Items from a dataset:
$ cat config.mk
export PLATFORM = sky130hd
export DESIGN_NAME = load_store_wb
export DESIGN_NICKNAME = d
export VERILOG_FILES = /design/src/rtl/lsu_pkg.sv /design/src/rtl/load_align.sv /design/src/rtl/load_store_wb.sv
export SDC_FILE = /design/constraint.sdc
export NUM_CORES = 1
export LEC_CHECK = 0
export ABC_CLOCK_PERIOD_IN_PS = 1600
export BUFFER_PORTS_ARGS = -buffer_cell sky130_fd_sc_hd__buf_2
export CAP_MARGIN = 20
export CORE_AREA = 2 2 136 138
export DETAILED_ROUTE_END_ITERATION = 16
export DIE_AREA = 0 0 138 140
export HOLD_SLACK_MARGIN = 0.05
export PLACE_DENSITY = 0.73
export SYNTH_ARGS = -nofsm -noshare
export SYNTH_HDL_FRONTEND = slang
export SYNTH_SLANG_ARGS = --single-unit
export TNS_END_PERCENT = 10
$ cat constraint.sdc
create_clock -name clk -period 1.6 [get_ports clk]
set_clock_uncertainty 0.15 [all_clocks]
set_input_delay 0.08 -clock clk [delete_from_list [all_inputs] [get_ports clk]]
set_output_delay 0.08 -clock clk [all_outputs]
set_load 0.02 [all_outputs]
$ cat src/rtl/lsu_pkg.sv
// Shared types and constants for the load/store/writeback stage.
package lsu_pkg;

  localparam int unsigned XLEN      = 32;
  localparam int unsigned TIMEOUT_W = 0;
  localparam int unsigned BE_W      = XLEN / 8;
  localparam int unsigned REG_AW    = 5;

  localparam logic [2:0] F3_LB  = 3'b000;
  localparam logic [2:0] F3_LH  = 3'b001;
  localparam logic [2:0] F3_LW  = 3'b010;
  localparam logic [2:0] F3_LBU = 3'b100;
  localparam logic [2:0] F3_LHU = 3'b101;
  localparam logic [2:0] F3_SB  = 3'b000;
  localparam logic [2:0] F3_SH  = 3'b001;
  localparam logic [2:0] F3_SW  = 3'b010;

  typedef enum logic [1:0] {
    WB_ALU  = 2'd0,
    WB_LOAD = 2'd1,
    WB_PC4  = 2'd2,
    WB_CSR  = 2'd3
  } wb_sel_e;

  typedef enum logic [1:0] {
    IDLE = 2'd0,
    REQ  = 2'd1,
    WAIT = 2'd2
  } lsu_state_e;

  typedef struct packed {
    logic [XLEN-1:0]   addr;
    logic [1:0]        lane;
    logic [BE_W-1:0]   be;
    logic [XLEN-1:0]   wdata;
    logic              we;
    logic [2:0]        funct3;
    logic [REG_AW-1:0] rd;
  } mem_req_t;

  // Access size is carried by funct3[1:0] for both loads and stores.
  function automatic logic is_misaligned(input logic [2:0] f3, input logic [1:0] lo);
    return ((f3[1:0] == F3_SH[1:0]) && lo[0]) || (f3[1] && (lo != 2'b00));
  endfunction

  function automatic logic [1:0] align_lo(input logic [2:0] f3, input logic [1:0] lo);
    case (f3[1:0])
      F3_SB[1:0]: return lo;
      F3_SH[1:0]: return {lo[1], 1'b0};
      default:    return 2'b00;
    endcase
  endfunction

endpackage

$ cat src/rtl/load_align.sv
// Extracts the addressed lane from a load word and sign/zero-extends it.
module load_align
  import lsu_pkg::*;
(
  input  logic [XLEN-1:0] rdata,
  input  logic [1:0]      lane,
  input  logic [2:0]      funct3,
  output logic [XLEN-1:0] word_c
);

  logic [XLEN-1:0] shifted;

  assign shifted = rdata >> {lane, 3'b000};

  always_comb begin
    word_c = rdata;
    case (funct3)
      F3_LB:   word_c = {{(XLEN-8){shifted[7]}}, shifted[7:0]};
      F3_LBU:  word_c = {{(XLEN-8){1'b0}}, shifted[7:0]};
      F3_LH:   word_c = {{(XLEN-16){shifted[15]}}, shifted[15:0]};
      F3_LHU:  word_c = {{(XLEN-16){1'b0}}, shifted[15:0]};
      F3_LW:   word_c = rdata;
      default: word_c = rdata;
    endcase
  end

endmodule

$ cat src/rtl/load_store_wb.sv
// Memory/writeback stage: data-bus load/store FSM plus register-file writeback.
// MISALIGN_TRAP_EN: trap misaligned half/word accesses instead of forcing alignment.
module load_store_wb
  import lsu_pkg::*;
(
  input  logic              clk,
  input  logic              reset,
  input  logic              valid_i,
  input  logic              flush_i,
  input  logic              mem_op_i,
  input  logic              mem_we_i,
  input  logic [2:0]        funct3_i,
  input  logic [XLEN-1:0]   addr_i,
  input  logic [XLEN-1:0]   store_data_i,
  input  logic [1:0]        wb_sel_i,
  input  logic [XLEN-1:0]   alu_res_i,
  input  logic [XLEN-1:0]   pc4_i,
  input  logic [XLEN-1:0]   csr_rdata_i,
  input  logic [REG_AW-1:0] rd_addr_i,
  input  logic              rd_wr_i,
  output logic              stall_o,
  output logic              dmem_req_o,
  output logic              dmem_we_o,
  output logic [BE_W-1:0]   dmem_be_o,
  output logic [XLEN-1:0]   dmem_addr_o,
  output logic [XLEN-1:0]   dmem_wdata_o,
  input  logic              dmem_gnt_i,
  input  logic              dmem_rvalid_i,
  input  logic [XLEN-1:0]   dmem_rdata_i,
  output logic [XLEN-1:0]   wdata_o,
  output logic [REG_AW-1:0] waddr_o,
  output logic              reg_wr_c,
  output logic              misalign_o,
  output logic [XLEN-1:0]   misalign_addr_o
);

  lsu_state_e      state_q, state_d;
  mem_req_t        req_q, req_d;
  logic            legal, done, wb_accept, mem_valid;
  logic [1:0]      lane;
  logic [BE_W-1:0] be_c;
  logic [XLEN-1:0] st_data_c, load_word, wb_mux;

  assign mem_valid = valid_i & mem_op_i & ~flush_i;
  assign lane      = align_lo(funct3_i, addr_i[1:0]);

`ifdef MISALIGN_TRAP_EN
  assign legal = ~is_misaligned(funct3_i, addr_i[1:0]);
`else
  assign legal = 1'b1;
`endif

  // Byte enables and lane-replicated store data for the (aligned) access.
  always_comb begin
    be_c      = BE_W'(4'b1111);
    st_data_c = store_data_i;
    case (funct3_i[1:0])
      F3_SB[1:0]: begin
        be_c      = BE_W'(4'b0001 << lane);
        st_data_c = {4{store_data_i[7:0]}};
      end
      F3_SH[1:0]: begin
        be_c      = BE_W'(4'b0011 << lane);
        st_data_c = {2{store_data_i[15:0]}};
      end
      default: ;
    endcase
  end

  always_comb begin
    state_d   = state_q;
    req_d     = req_q;
    done      = 1'b0;
    wb_accept = 1'b0;
    case (state_q)
      IDLE: begin
        wb_accept = valid_i & ~mem_op_i & rd_wr_i & ~flush_i;
        if (mem_valid && legal) begin
          state_d      = REQ;
          req_d.addr   = {addr_i[XLEN-1:2], 2'b00};
          req_d.lane   = lane;
          req_d.be     = be_c;
          req_d.wdata  = st_data_c;
          req_d.we     = mem_we_i;
          req_d.funct3 = funct3_i;
          req_d.rd     = rd_addr_i;
        end
      end
      REQ: begin
        if (dmem_gnt_i) begin
          state_d = req_q.we ? IDLE : WAIT;
          done    = req_q.we;
        end
      end
      WAIT: begin
        if (dmem_rvalid_i) begin
          state_d = IDLE;
          done    = 1'b1;
        end
      end
      default: state_d = IDLE;
    endcase
    stall_o = mem_valid & legal & ~done;
  end

  always_ff @(posedge clk or negedge reset) begin
    if (!reset) begin
      state_q <= IDLE;
      req_q   <= '0;
    end else begin
      state_q <= state_d;
      req_q   <= req_d;
    end
  end

  assign dmem_req_o   = (state_q == REQ);
  assign dmem_we_o    = req_q.we;
  assign dmem_be_o    = req_q.be;
  assign dmem_addr_o  = req_q.addr;
  assign dmem_wdata_o = req_q.wdata;

  load_align u_load_align (
    .rdata  (dmem_rdata_i),
    .lane   (req_q.lane),
    .funct3 (req_q.funct3),
    .word_c (load_word)
  );

  always_comb begin
    case (wb_sel_e'(wb_sel_i))
      WB_PC4:  wb_mux = pc4_i;
      WB_CSR:  wb_mux = csr_rdata_i;
      default: wb_mux = alu_res_i;
    endcase
  end

  // Writeback register; x0 is never written.
  always_ff @(posedge clk or negedge reset) begin
    if (!reset) begin
      wdata_o  <= '0;
      waddr_o  <= '0;
      reg_wr_c <= 1'b0;
    end else begin
      reg_wr_c <= 1'b0;
      if (state_q == WAIT && dmem_rvalid_i) begin
        wdata_o  <= load_word;
        waddr_o  <= req_q.rd;
        reg_wr_c <= |req_q.rd;
      end else if (wb_accept) begin
        wdata_o  <= wb_mux;
        waddr_o  <= rd_addr_i;
        reg_wr_c <= |rd_addr_i;
      end
    end
  end

`ifdef MISALIGN_TRAP_EN
  always_ff @(posedge clk or negedge reset) begin
    if (!reset) begin
      misalign_o      <= 1'b0;
      misalign_addr_o <= '0;
    end else begin
      misalign_o <= (state_q == IDLE) & mem_valid & ~legal;
      if ((state_q == IDLE) && mem_valid && !legal) begin
        misalign_addr_o <= addr_i;
      end
    end
  end
`else
  assign misalign_o      = 1'b0;
  assign misalign_addr_o = '0;
`endif

endmodule
# Word-level counts from Yosys, hierarchy flattened
# Index checks and enable logic that the tools add are counted.
[word_totals] regBits=117 input_bits=211
[classes] n_eq_ne=11 shifts=3 muxes=20 bitwise=9 reduce_logical=9
[op_table] cell="case mux 32 bit (2 select lines)" count=2
[op_table] cell="case mux 32 bit (4 select lines)" count=1
[op_table] cell="2-to-1 mux 32 bit" count=2
[op_table] cell="right shift 32 x 5 -> 16 bit" count=1
[op_table] cell="2-to-1 mux 5 bit" count=2
[op_table] cell="OR reduction 5 bit" count=2
[op_table] cell="2-to-1 mux 2 bit" count=4
[op_table] cell="case mux 4 bit (2 select lines)" count=1
[op_table] cell="AND 1 bit" count=6
[op_table] cell="equality test 2 bit (second input constant)" count=3
[op_table] cell="equality test 3 bit (second input constant)" count=2
[op_table] cell="case mux 2 bit (3 select lines)" count=1
[op_table] cell="2-to-1 mux 1 bit" count=5
[op_table] cell="equality test 2 x 1 -> 1 bit (second input constant)" count=2
[op_table] cell="logical NOT 2 bit" count=2
[op_table] cell="!= test 2 bit (second input constant)" count=2
[op_table] cell="case mux 2 bit (2 select lines)" count=1
[op_table] cell="left shift 1 x 2 -> 4 bit (first input constant)" count=1
[op_table] cell="left shift 2 x 2 -> 4 bit (first input constant)" count=1
[op_table] cell="equality test 3 x 1 -> 1 bit (second input constant)" count=1
[op_table] cell="logical NOT 3 bit" count=1
[op_table] cell="inverter 1 bit" count=3
[op_table] cell="AND reduction 3 bit" count=1
[op_table] cell="!= test 2 x 1 -> 1 bit (second input constant)" count=1
[op_table] cell="other kinds (4)" count=4

# Logic depth before layout (Yosys ltp)
[depth] ltp_word=7 depth_mapped=8 mapped_depth_nobuf=7

# By module
# Synthesis repeated with hierarchy kept, for this count alone.
[unflattened] hier_cells=731 hier_area_um2=7837.5
[modules_own_cells] mod="load_store_wb" instances=1 cells_per_inst=620 area_each_um2=7121.8
[modules_own_cells] mod="load_align" instances=1 cells_per_inst=111 area_each_um2=715.7

# Least setup slack after synthesis
# Ideal clock, no wire load.
[synth_path] path_type="register -> output" from="register state_q[0]" to="output stall_o" t_arrival_ns=1.565 setup_slack_ns=-0.195 path_stages_with_launch=7 path_buffers=1 cell_sequence="dfrtp_1 inv_1 ha_1 nand2_1 clkbuf_1 nand2_1 a21oi_1"
[synth_between] elab_chain_len=4 word_cells_on_any_way=5
[synth_rtl] item="start, declared" line_no="load_store_wb.sv:37" rtl="lsu_state_e state_q, state_d;"
[synth_rtl] item="start signal, assigned" line_no="load_store_wb.sv:111" rtl="state_q <= state_d;"
[synth_rtl] item="equality test 2 bit or equality test 2 x 1 -> 1 bit (tied branches)" line_no="load_store_wb.sv:75" rtl="case (state_q)"
[synth_rtl] item="case mux 1 bit (2 select lines) *" line_no="load_store_wb.sv:75"
[synth_rtl] item="inverter 1 bit *" line_no="load_store_wb.sv:103" rtl="stall_o = mem_valid & legal & ~done;"
[synth_rtl] item="AND 1 bit *" line_no="load_store_wb.sv:103"
[synth_rtl] item="end, declared" line_no="load_store_wb.sv:21" rtl="output logic stall_o,"
# Every way passes the cells marked *; elsewhere a longest branch is shown, timed or not.

# Final worst setup path
[layout_path] from="input pc4_i[29]" to="register wdata_o[29]"
[layout_between] elab_chain_len=3
[layout_rtl] item="start, declared" line_no="load_store_wb.sv:17" rtl="input logic [XLEN-1:0] pc4_i,"
[layout_rtl] item="case mux 32 bit (2 select lines)" line_no="load_store_wb.sv:130" rtl="case (wb_sel_e'(wb_sel_i))"
[layout_rtl] item="2-to-1 mux 32 bit" line_no="load_store_wb.sv:149" rtl="end else if (wb_accept) begin"
[layout_rtl] item="2-to-1 mux 32 bit" line_no="load_store_wb.sv:145" rtl="if (state_q == WAIT && dmem_rvalid_i) begin"
[layout_rtl] item="end signal, assigned" line_no="load_store_wb.sv:146" rtl="wdata_o <= load_word;"
[layout_rtl] item="end signal, assigned" line_no="load_store_wb.sv:150" rtl="wdata_o <= wb_mux;"
[layout_rtl] item="end, declared" line_no="load_store_wb.sv:30" rtl="output logic [XLEN-1:0] wdata_o,"
# Every way passes these cells. The select of a mux whose other input is x is not followed.
# A chain may end at the register's enable or synchronous reset.

==> results.md <==
- Run status: complete, but fails checks
- Violated checks: negative setup slack
- Flops & latches, synth: 117
- Die area: 19320 um^2
- Antenna violations before repair: 1
- Setup_tns: -7396 ps
- Cell chain of the critical path: dlygate4sd3_1, buf_2, mux2i_1, dlygate4sd3_1, nand2_1, o211ai_1, nand4_1
- Clock-pin slew on the worst setup and hold paths: 60 ps
- Area growth, synth to finish: 63.86%
- Critical path launch point type: primary input
- EDFF count, synth: 0
- Kind of end point of the critical path: flip-flop
- Cell types with the highest counts after synthesis: 117 x sky130_fd_sc_hd__dfrtp_1, 103 x sky130_fd_sc_hd__buf_4, 69 x sky130_fd_sc_hd__mux2i_1, 61 x sky130_fd_sc_hd__nand2_1, 50 x sky130_fd_sc_hd__a21oi_1
- Static Leak: 5.547 nW
- Slew Limit Fails: 0
- Synth Area per Inst: about 9.5 um^2
- Slowest cell on the critical path: sky130_fd_sc_hd__dlygate4sd3_1
- Die boundary height: 140 um
- Die Span X: roughly 140 um
- Number of antenna-violating nets in the routed design: 0
- Power, Total: about 17 mW
- # DRC: 0
- Number of DRC markers after the initial detailed-route iteration: 508
- Routed wire per std cell: about 19 um
- Number of global-route vias before repair: 7842
- GRT overflow: 0
- Critical Path AT: between 1500 and 2000 ps
- Cell Area, Synth: 6924 um^2
- # clock sinks: 117
- Combined buffer and inverter count along the critical path: 3
- Via count: approximately 7400
- Global-route wire length before repair: 41.43 mm
- Clock latency on the worst-skew pair: 400 ps
- Root Buffer Master: sky130_fd_sc_hd__clkbuf_16
- Critical Path RT: 1730 ps
- Final wirelength: roughly 27 mm
- Most frequent cell after synthesis: sky130_fd_sc_hd__dfrtp_1
- Pwr Density: 1502 nW/um^2
- TritonCTS clock tree: done
- Setup violators final: 103
- H-tree depth reported by CTS: 4
- Cell Rows: 49
- Cell Count Post-Placement: 1196
- Max Fclk: 561.0 MHz
- Maximum fanout along the worst path: 1
- Initial standard-cell utilization of the core: 38.94%
- Most area-consuming cells after synthesis: sky130_fd_sc_hd__dfrtp_1 42%, sky130_fd_sc_hd__buf_4 11%, sky130_fd_sc_hd__mux2i_1 10%
- Std-Cell Core Area: 17780 um^2
- I/O pin count: about 350
- Yosys warning count: 0
- Pin count of the biggest net entering global routing: 51
- Final min period: 1783 ps
- Start-to-end type of the worst setup path: in -> reg
- Vias per std cell: 5.147
- Cell count after synthesis: 726
- I/O Buffers: 317
- Slowest stage delay, CP: between 600 and 700 ps
- Period utilisation layout: 111.4%
- Fill cells: 1352
- Post-Place Worst Slack: -247.9 ps
- Slew at the pin closest to its max-slew limit: 597.8 ps
- Proportion of layout cells with a drive suffix above 1: 40.03%
- Worst path most repeated cell: sky130_fd_sc_hd__dlygate4sd3_1
- Number of buffers created by CTS: 17
- Detailed Routing Iterations Pass 1: 5
- Count of final hold-check violations: 0
- Top-area cell type share of the netlist area: 42.28%
- Non-filler cells, final: approximately 1400
- Fraction of the yosys area taken by sequential cells: about 42%
- Final layout net count: 1411
- Worst setup margin: -182.5 ps
- Half-perimeter wire length after detailed placement: 16.43 mm
- Global placement routability congestion: 0.9360
- Class of the worst hold path: in -> reg
- Worst slew margin relative to its limit: 60.14%
- Library cells used by synthesis: 38
- Top Family by Delay on Critical Path: buffers and inverters
- Max rail drop VDD: 1.058 mV
- Cell taking the most area after synthesis: sky130_fd_sc_hd__dfrtp_1
- RSZ-0062 raised after global routing: true
- Number of max-capacitance violations reported: 0
- Maximum buffer depth of the clock tree: 2
- Overall fraction of global-route tracks in use: ~27%
- Utilization of the core after routing: 63.81%
- Commonest register cell after synthesis: sky130_fd_sc_hd__dfrtp_1
- Fraction of registers with async set/reset: between 90% and 100%
[through the flow]
stage	area [um^2]	hold WS, ps
3_5_place_dp	8392	-136.1
5_1_grt	11350	98.16
4_1_cts	11200	50.06
6_report	11350	45.96
2_1_floorplan	7081	-365.6
3_3_place_gp	8392	-136.0
[metal layers]
metal  part of all wire, %  track usage [%]  up-vias
met5                     0                0        -
met4                   4.4            12.41        0
met3                   7.5            7.214       89
met2                    51            49.01      450
met1                    37            29.52     3496
li1                      -                -     3371
[worst reg2reg max path, cell delays in order, from the launching register on]
cell and delay (ps):
sky130_fd_sc_hd__dfrtp_1 390, sky130_fd_sc_hd__inv_2 70, sky130_fd_sc_hd__ha_2 180, sky130_fd_sc_hd__nand4b_1 110, sky130_fd_sc_hd__buf_6 160, sky130_fd_sc_hd__buf_12 150, sky130_fd_sc_hd__a21oi_2 130, sky130_fd_sc_hd__o21ai_0 120
sky130_fd_sc_hd__a21oi_1 210
[layout make-up]
class	count	area, um^2	share of cell area [%]
Timing Repair Buffer	566	4175	36.80
Clock buffer	20	446.7	3.937
Antenna cell	1	2.502	0.02206
Clock inverter	11	153.9	1.356
Multi-Input combinational cell	483	3304	29.12
Inverter	12	45.04	0.3970
Sequential cell	117	2932	25.84
Tap cell	229	286.5	2.525
[placed cells by master, fill, tap and decap left out, drive strengths merged, types with 2 or more instances in the layout]
| cell type | Yosys | final |
|---|---|---|
| mux2 | 49 | 49 |
| dfrtp | 117 | 117 |
| bufinv | 0 | 3 |
| or4 | 2 | 2 |
| inv | 12 | 12 |
| o211ai | 16 | 16 |
| buf | 129 | 364 |
| clkinvlp | 0 | 2 |
| a21oi | 50 | 50 |
| nand3b | 2 | 2 |
| nand3 | 34 | 34 |
| o21ai | 49 | 49 |
| nand4 | 16 | 16 |
| dlygate4sd3 | 0 | 200 |
| clkinv | 0 | 6 |
| o22a | 2 | 2 |
| clkbuf | 20 | 20 |
| mux2i | 69 | 69 |
| conb | 1 | 35 |
| nor2 | 40 | 40 |
| o32ai | 7 | 7 |
| nor3 | 14 | 14 |
| nand2b | 5 | 5 |
| nor2b | 3 | 3 |
| a211o | 1 | 2 |
| ha | 3 | 3 |
| nand2 | 62 | 62 |
| o22ai | 16 | 16 |
[final timing paths]
| kind | from | end | slack, ps | cells past startpoint |
|---|---|---|---|---|
| setup reg to reg | state_q[1] | wdata_o[2] | -160 | 8 |
| max in group asynchronous | reset | wdata_o[7] | 170 | 4 |
| hold reg to reg | dmem_be_o[1] | dmem_be_o[1] | 320 | 2 |
| setup / recovery | pc4_i[29] | wdata_o[29] | -180 | 7 |
| hold / removal | csr_rdata_i[1] | wdata_o[1] | 50 | 5 |
| min in group asynchronous | reset | dmem_addr_o[2] | 520 | 3 |
[repair_timing]
| action | in CTS | in global routing |
|---|---|---|
| endpoints found under the setup margin | 115 | 118 |
| resized for setup | 32 | 44 |
| hold endpoints to repair | 233 | 0 |
| buffers inserted | 6 | 2 |
| hold buffers | 201 | 0 |
| pin swaps | 9 | 10 |
| cloned | 2 | 0 |
[cells by family after synthesis]
kind of cell,after synthesis,synth area share (%)
AND/OR/NAND/NOR,182,12.18
adder cells (fa/ha/maj),3,0.5422
other,1,0.05416
flip-flops,117,42.28
multiplexers,118,17.94
buffers and inverters,161,14.93
AO/OA/AOI/OAI,144,12.07
[where the power goes]
group	switching (mW)	total, mW	leakage, nW	internal, mW
clock network	1.41	3.90	0.286	2.49
logic	4.48	7.76	3.85	3.27
registers	0.963	5.38	1.41	4.42
[registers in the layout (all words and copies together), names as in the netlist]
name          count
dmem_addr_o      30
dmem_be_o         4
dmem_wdata_o     32
dmem_we_o         1
reg_wr_c          1
req_q            10
state_q           2
waddr_o           5
wdata_o          32
(Power assumes the default switching activity.)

Exercise goal:
Only the lines from the one containing "115 | 118 |" through the end of the records above belong in the output, each exactly as it stands, both ends included.

Reply:
| endpoints found under the setup margin | 115 | 118 |
| resized for setup | 32 | 44 |
| hold endpoints to repair | 233 | 0 |
| buffers inserted | 6 | 2 |
| hold buffers | 201 | 0 |
| pin swaps | 9 | 10 |
| cloned | 2 | 0 |
[cells by family after synthesis]
kind of cell,after synthesis,synth area share (%)
AND/OR/NAND/NOR,182,12.18
adder cells (fa/ha/maj),3,0.5422
other,1,0.05416
flip-flops,117,42.28
multiplexers,118,17.94
buffers and inverters,161,14.93
AO/OA/AOI/OAI,144,12.07
[where the power goes]
group	switching (mW)	total, mW	leakage, nW	internal, mW
clock network	1.41	3.90	0.286	2.49
logic	4.48	7.76	3.85	3.27
registers	0.963	5.38	1.41	4.42
[registers in the layout (all words and copies together), names as in the netlist]
name          count
dmem_addr_o      30
dmem_be_o         4
dmem_wdata_o     32
dmem_we_o         1
reg_wr_c          1
req_q            10
state_q           2
waddr_o           5
wdata_o          32
(Power assumes the default switching activity.)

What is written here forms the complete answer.